§ **SOURCE DATA**:

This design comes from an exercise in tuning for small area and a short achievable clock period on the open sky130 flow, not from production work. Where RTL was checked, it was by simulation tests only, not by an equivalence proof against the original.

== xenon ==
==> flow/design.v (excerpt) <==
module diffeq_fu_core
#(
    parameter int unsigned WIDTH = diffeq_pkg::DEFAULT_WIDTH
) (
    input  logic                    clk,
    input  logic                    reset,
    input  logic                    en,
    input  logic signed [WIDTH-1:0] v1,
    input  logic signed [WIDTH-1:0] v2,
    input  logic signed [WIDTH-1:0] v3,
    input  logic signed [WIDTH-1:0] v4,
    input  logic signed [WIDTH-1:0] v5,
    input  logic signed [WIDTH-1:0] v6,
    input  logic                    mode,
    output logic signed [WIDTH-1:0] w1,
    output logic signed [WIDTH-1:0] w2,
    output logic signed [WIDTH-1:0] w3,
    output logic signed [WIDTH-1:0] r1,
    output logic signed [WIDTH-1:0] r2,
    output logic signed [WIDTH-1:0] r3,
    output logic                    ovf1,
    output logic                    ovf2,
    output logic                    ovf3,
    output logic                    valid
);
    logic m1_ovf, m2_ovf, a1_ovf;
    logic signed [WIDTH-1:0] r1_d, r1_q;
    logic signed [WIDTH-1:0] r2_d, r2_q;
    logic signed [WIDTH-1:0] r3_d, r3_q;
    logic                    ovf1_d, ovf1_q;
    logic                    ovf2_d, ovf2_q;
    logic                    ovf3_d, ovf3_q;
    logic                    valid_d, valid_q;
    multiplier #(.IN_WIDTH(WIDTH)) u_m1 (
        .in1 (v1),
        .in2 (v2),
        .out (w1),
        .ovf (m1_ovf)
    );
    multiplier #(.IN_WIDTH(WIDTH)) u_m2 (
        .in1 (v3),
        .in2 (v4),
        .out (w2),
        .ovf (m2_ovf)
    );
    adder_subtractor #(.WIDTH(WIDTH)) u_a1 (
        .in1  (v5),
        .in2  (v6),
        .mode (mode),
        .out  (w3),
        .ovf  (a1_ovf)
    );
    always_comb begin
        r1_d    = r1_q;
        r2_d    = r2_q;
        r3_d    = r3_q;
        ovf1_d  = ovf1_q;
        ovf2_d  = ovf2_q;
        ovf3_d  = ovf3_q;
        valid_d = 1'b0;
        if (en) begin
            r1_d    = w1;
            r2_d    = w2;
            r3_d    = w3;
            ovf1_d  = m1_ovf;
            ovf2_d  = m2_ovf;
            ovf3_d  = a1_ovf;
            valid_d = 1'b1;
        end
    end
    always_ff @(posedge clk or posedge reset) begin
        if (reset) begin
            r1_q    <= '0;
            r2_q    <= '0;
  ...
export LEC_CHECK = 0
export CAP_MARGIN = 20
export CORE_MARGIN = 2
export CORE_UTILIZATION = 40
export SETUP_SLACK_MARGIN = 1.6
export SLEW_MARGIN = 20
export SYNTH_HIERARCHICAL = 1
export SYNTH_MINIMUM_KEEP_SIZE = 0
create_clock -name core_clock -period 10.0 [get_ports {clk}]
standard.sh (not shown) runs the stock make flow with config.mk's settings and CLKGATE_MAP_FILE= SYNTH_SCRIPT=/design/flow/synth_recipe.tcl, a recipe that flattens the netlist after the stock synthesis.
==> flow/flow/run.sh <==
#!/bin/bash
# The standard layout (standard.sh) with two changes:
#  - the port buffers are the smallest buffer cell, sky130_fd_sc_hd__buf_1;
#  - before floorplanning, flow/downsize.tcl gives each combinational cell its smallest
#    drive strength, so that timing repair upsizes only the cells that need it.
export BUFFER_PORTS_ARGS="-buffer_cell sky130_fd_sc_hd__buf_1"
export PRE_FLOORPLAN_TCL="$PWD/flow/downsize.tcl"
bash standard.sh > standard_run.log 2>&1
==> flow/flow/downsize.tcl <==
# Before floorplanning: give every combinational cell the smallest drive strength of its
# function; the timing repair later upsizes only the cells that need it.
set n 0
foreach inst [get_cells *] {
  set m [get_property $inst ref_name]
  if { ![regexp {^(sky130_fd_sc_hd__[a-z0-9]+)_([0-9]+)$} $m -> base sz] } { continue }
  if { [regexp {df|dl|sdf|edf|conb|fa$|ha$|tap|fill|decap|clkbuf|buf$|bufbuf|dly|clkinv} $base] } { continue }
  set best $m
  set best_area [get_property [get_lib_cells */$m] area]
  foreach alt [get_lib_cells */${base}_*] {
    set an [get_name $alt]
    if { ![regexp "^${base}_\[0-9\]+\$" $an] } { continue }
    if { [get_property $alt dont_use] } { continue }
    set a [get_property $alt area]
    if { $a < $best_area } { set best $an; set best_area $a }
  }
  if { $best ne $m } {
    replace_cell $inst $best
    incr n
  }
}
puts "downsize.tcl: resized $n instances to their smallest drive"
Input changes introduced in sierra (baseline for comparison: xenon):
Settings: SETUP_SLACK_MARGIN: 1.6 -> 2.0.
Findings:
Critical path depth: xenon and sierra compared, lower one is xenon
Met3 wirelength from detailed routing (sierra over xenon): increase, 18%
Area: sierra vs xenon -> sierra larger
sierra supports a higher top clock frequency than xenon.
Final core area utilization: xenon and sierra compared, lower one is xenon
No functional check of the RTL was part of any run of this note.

§ **TRY IT**: What lines of the material contain "lower"? Show them.

§ **SOLUTION TO THE EXERCISE**:
Critical path depth: xenon and sierra compared, lower one is xenon
Final core area utilization: xenon and sierra compared, lower one is xenon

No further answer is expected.